On peut utiliser comme exemple pour cette affirmation l’excellent Life is Strange, du développeur français Dontnod. Quelles que soient vos décisions, la seule finalité possible implique le sacrifice de quelqu’un. C’est la nature dudit sacrifice qui déterminera l’issue. Néanmoins, comme il n’existe aucune autre option que de faire ce sacrifice, celui-ci est donc mis en avant en tant la seule option morale valide. Le sacrifice n’est pas seulement nécessaire, il est justifié. Dans le contexte de l’œuvre, un tel choix scénaristique se comprend. Seulement, la question qu’il implique pour le joueur n’est pas négligeable et participe à lui faire assimiler cette idée dangereuse qu’il existe des situations où sacrifier un tiers pour nos croyances est admissible.

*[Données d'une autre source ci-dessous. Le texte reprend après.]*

### config.mk
export PLATFORM = sky130hd
export DESIGN_NAME = io_top
export DESIGN_NICKNAME = d
export VERILOG_FILES = /design/src/j4io_pkg.sv /design/src/io_access_ctrl.sv /design/src/io_timers.sv /design/src/gpio_port.sv /design/src/task_slots.sv /design/src/sample_ram.sv /design/src/io_top.sv
export SDC_FILE = /design/constraint.sdc
export NUM_CORES = 2
export LEC_CHECK = 0
export BUFFER_PORTS_ARGS = -buffer_cell sky130_fd_sc_hd__buf_2
export CORE_AREA = 2 2 558 560
export CTS_BUF_LIST = sky130_fd_sc_hd__clkbuf_2 sky130_fd_sc_hd__clkbuf_4 sky130_fd_sc_hd__clkbuf_8
export CTS_CLUSTER_DIAMETER = 150
export CTS_CLUSTER_SIZE = 30
export DETAILED_ROUTE_END_ITERATION = 12
export DIE_AREA = 0 0 560 562
export HOLD_SLACK_MARGIN = 0.08
export MAX_ROUTING_LAYER = met4
export PLACE_DENSITY = 0.81
export SYNTH_ARGS = -nofsm -noshare
export SYNTH_HDL_FRONTEND = slang
export SYNTH_MEMORY_MAX_BITS = 65536
export SYNTH_SLANG_ARGS = --single-unit
### constraint.sdc
create_clock -name clk -period 7.7 [get_ports clk]
set_input_delay 2.31 -clock clk [delete_from_list [all_inputs] [get_ports clk]]
set_output_delay 2.31 -clock clk [all_outputs]
set_load 0.1 [all_outputs]
### src/j4io_pkg.sv
package j4io_pkg;

  // word and address widths
  localparam int data_w    = 16;  // i/o word
  localparam int slot_w    = 2;   // four processor slots
  localparam int sel_w     = 16;  // one-hot register selects
  localparam int sample_aw = 8;   // 256-word sample memory
  localparam int addr_w    = 20;  // axi byte address, select in 17..2, slot in 19..18

  // one-hot register map, bit index into the select field
  localparam int reg_gpio       = 0;   // r: pins in, w: output latch
  localparam int reg_gpio_dir   = 1;   // r/w: direction, 1 drives the pin
  localparam int reg_task1      = 8;   // task word for slot 1
  localparam int reg_task2      = 9;
  localparam int reg_task3      = 10;
  localparam int reg_sample     = 11;  // sample memory data port
  localparam int reg_ctrl       = 13;  // pointer presets, status on read
  localparam int reg_task_fetch = 14;  // r: own task, w: kill request
  localparam int reg_ticks_mask = 15;  // r: wall clock, w: mask for next access

  // control word written to reg_ctrl
  localparam int ctrl_set_wr = 11;  // load the write pointer from bits 7..0
  localparam int ctrl_set_rd = 10;  // load the read pointer from bits 7..0

  // masks and read words share one type
  typedef logic [data_w-1:0] io_mask_t;

  // one registered access as seen by the data blocks
  typedef struct packed {
    logic              rd;     // one-cycle read strobe
    logic              wr;     // one-cycle write strobe
    logic [sel_w-1:0]  sel;    // one-hot register select
    logic [slot_w-1:0] slot;   // issuing slot
    logic [data_w-1:0] wdata;  // write payload
  } io_req_t;

endpackage
==> src/logic/reg_file.sv <==
// register file: 32 x 32 bit, two async read ports, one write port, x0 fixed
`timescale 1ns/1ps

module reg_file import core_pkg::*; (
  input  logic clk,
  input  logic rst_n,
  input  r     rs1,
  input  r     rs2,
  output word  rs1_data,
  output word  rs2_data,
  input  logic write_enable,
  input  r     wb_r,
  input  word  wb_data
);

  word regs [32];

  always_ff @(posedge clk) begin
    if (!rst_n) begin
      for (int i = 0; i < 32; i++) begin
        regs[i] <= '0;
      end
    end else if (write_enable && (wb_r != '0)) begin
      regs[wb_r] <= wb_data;
    end
  end

  // old value visible in the write cycle
  assign rs1_data = (rs1 == '0) ? '0 : regs[rs1];
  assign rs2_data = (rs2 == '0) ? '0 : regs[rs2];

endmodule
**config.mk**
```make
export PLATFORM = sky130hd
export DESIGN_NAME = decoder
export DESIGN_NICKNAME = d
export VERILOG_FILES = /design/src/logic/core_pkg.sv /design/src/logic/decoder.sv
export SDC_FILE = /design/constraint.sdc
export NUM_CORES = 1
export LEC_CHECK = 0
export ABC_AREA = 1
export BUFFER_PORTS_ARGS = -buffer_cell sky130_fd_sc_hd__buf_2
export CORE_ASPECT_RATIO = 1.25
export CORE_UTILIZATION = 25
export DETAILED_ROUTE_END_ITERATION = 7
export MAX_ROUTING_LAYER = met4
export PLACE_DENSITY_LB_ADDON = 0.08
export REMOVE_ABC_BUFFERS = 1
export SYNTH_ARGS = -nofsm -noshare
export SYNTH_HDL_FRONTEND = slang
export SYNTH_SLANG_ARGS = --single-unit
```
**constraint.sdc**
```tcl
create_clock -name vclk -period 1.1
set_input_delay 0.22 -clock vclk [all_inputs]
set_output_delay 0.22 -clock vclk [all_outputs]
set_load 0.01 [all_outputs]
```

Les jeux Gods Will Be Watching et The Red Strings Club, des espagnols de chez Deconstructeam entrent aussi dans cette catégorie. Tous deux donnent le choix de prendre, ou non, certaines décisions spécifiques mais déterminent par avance lesquelles sont admissibles comme étant « moralement supérieures ». Or, dans les deux cas, chaque fin proposée conduit au sacrifice du joueur. Qui plus est, les décisions à l’intérieur même du jeu forcent de toute façon l’utilisateur à n’admettre que les réponses mises en avant par le développeur. Dans le cas de Gods Will Be Watching, l’ensemble des choix possibles sont sans importance puisqu’au final, tout est vide de sens – y compris le génocide d’un milliard de gens. Dans The Red String Clubs, le libre arbitre est une illusion et, dans ce contexte, altérer cette illusion par la mise en place d’un système oppressif n’est pas une option inadmissible par défaut, tant que ledit système agit pour le bonheur de la population. C’est au contraire la volonté de rester libre qui devient suspecte !

Dès lors qu’on ne peut réussir que d’une façon déterminée d’avance, le cadre limitant l’action va influer sur la mentalité des utilisateurs et tendra peu à peu à faire accepter une idée. Un joueur influençable reconnaîtra ce qu’on lui a appris à croire en jeu et tendra donc à l’appliquer partout ailleurs. En cela le pouvoir de subversion des œuvres vidéoludiques est bien plus insidieux que celui du cinéma, parce qu’il ne fait pas que montrer quelque chose qu’on est libre de croire ou non, comme le réussirait un bon cinéaste d’état, mais parce qu’il met le joueur dans une situation où il va se devoir s’obliger lui-même à accepter cette croyance.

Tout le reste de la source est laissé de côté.